» Description of the task
The word "define" occurs in some lines of the listing. Copy those lines.

» Information

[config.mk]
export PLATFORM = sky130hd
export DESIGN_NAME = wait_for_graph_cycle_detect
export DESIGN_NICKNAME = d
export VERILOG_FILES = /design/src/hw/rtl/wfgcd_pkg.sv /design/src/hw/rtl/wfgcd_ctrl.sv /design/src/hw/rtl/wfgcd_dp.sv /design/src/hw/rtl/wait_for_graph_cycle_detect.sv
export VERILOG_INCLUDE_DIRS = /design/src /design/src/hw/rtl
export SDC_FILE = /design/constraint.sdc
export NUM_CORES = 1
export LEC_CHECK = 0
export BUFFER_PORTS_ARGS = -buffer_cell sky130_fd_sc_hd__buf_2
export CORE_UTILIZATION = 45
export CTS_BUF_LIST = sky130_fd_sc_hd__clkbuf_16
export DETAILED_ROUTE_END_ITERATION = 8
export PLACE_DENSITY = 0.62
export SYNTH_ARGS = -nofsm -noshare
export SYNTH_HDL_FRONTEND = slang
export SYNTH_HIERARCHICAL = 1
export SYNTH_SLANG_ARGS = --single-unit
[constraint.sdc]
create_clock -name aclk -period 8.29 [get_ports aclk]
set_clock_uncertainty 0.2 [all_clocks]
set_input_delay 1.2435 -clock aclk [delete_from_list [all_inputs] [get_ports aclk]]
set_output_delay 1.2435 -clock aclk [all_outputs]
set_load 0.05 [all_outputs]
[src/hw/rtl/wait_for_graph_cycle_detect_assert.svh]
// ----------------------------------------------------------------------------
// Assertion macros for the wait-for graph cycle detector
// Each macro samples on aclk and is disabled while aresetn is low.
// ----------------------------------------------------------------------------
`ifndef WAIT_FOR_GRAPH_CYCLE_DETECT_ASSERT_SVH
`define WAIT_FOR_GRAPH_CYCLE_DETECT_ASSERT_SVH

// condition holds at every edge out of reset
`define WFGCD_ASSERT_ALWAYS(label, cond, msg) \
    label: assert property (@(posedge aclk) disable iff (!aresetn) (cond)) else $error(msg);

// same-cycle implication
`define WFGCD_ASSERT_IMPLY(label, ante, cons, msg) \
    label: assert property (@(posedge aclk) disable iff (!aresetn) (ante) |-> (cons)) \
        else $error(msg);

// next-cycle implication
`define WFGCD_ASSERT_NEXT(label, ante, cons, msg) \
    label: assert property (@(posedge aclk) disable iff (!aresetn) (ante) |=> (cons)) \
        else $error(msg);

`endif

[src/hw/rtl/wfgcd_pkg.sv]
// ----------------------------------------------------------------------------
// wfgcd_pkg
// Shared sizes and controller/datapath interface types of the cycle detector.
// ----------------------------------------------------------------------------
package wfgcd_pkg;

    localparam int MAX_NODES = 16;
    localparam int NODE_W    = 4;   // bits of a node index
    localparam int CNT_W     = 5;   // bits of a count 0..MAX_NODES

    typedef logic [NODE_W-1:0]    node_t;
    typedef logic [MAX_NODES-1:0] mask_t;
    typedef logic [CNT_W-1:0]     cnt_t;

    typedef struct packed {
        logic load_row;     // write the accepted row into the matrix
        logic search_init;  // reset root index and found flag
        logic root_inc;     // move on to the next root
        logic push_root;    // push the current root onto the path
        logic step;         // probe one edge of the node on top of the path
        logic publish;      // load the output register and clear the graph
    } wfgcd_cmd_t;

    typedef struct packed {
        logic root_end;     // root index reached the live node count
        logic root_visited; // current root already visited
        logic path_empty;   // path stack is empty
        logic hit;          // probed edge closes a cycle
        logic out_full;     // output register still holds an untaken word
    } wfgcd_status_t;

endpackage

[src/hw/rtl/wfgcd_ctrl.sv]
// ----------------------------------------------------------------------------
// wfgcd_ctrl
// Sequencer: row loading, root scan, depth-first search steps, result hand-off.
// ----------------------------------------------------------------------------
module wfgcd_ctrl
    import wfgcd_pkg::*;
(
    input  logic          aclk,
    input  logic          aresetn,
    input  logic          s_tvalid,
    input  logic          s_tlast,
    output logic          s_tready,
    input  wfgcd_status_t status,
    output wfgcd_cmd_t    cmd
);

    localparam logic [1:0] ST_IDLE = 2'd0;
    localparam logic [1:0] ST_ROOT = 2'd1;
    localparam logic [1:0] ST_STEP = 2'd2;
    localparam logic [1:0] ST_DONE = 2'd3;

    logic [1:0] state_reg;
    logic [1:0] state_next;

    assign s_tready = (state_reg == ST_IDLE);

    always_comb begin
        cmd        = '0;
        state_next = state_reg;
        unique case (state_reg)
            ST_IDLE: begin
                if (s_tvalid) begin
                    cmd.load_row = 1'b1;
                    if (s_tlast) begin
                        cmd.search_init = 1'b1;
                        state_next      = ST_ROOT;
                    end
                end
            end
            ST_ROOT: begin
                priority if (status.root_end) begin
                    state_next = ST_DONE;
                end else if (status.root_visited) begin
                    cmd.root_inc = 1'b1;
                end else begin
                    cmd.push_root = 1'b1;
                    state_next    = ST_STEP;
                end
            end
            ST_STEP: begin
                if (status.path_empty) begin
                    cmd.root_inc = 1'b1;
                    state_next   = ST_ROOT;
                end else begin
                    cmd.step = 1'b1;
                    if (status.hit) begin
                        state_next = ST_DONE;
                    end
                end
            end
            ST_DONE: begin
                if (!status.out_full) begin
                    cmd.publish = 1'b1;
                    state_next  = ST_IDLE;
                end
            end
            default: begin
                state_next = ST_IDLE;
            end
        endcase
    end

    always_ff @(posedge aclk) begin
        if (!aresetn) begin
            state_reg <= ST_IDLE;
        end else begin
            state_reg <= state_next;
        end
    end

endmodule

» Expected answer
`define WAIT_FOR_GRAPH_CYCLE_DETECT_ASSERT_SVH
`define WFGCD_ASSERT_ALWAYS(label, cond, msg) \
`define WFGCD_ASSERT_IMPLY(label, ante, cons, msg) \
`define WFGCD_ASSERT_NEXT(label, ante, cons, msg) \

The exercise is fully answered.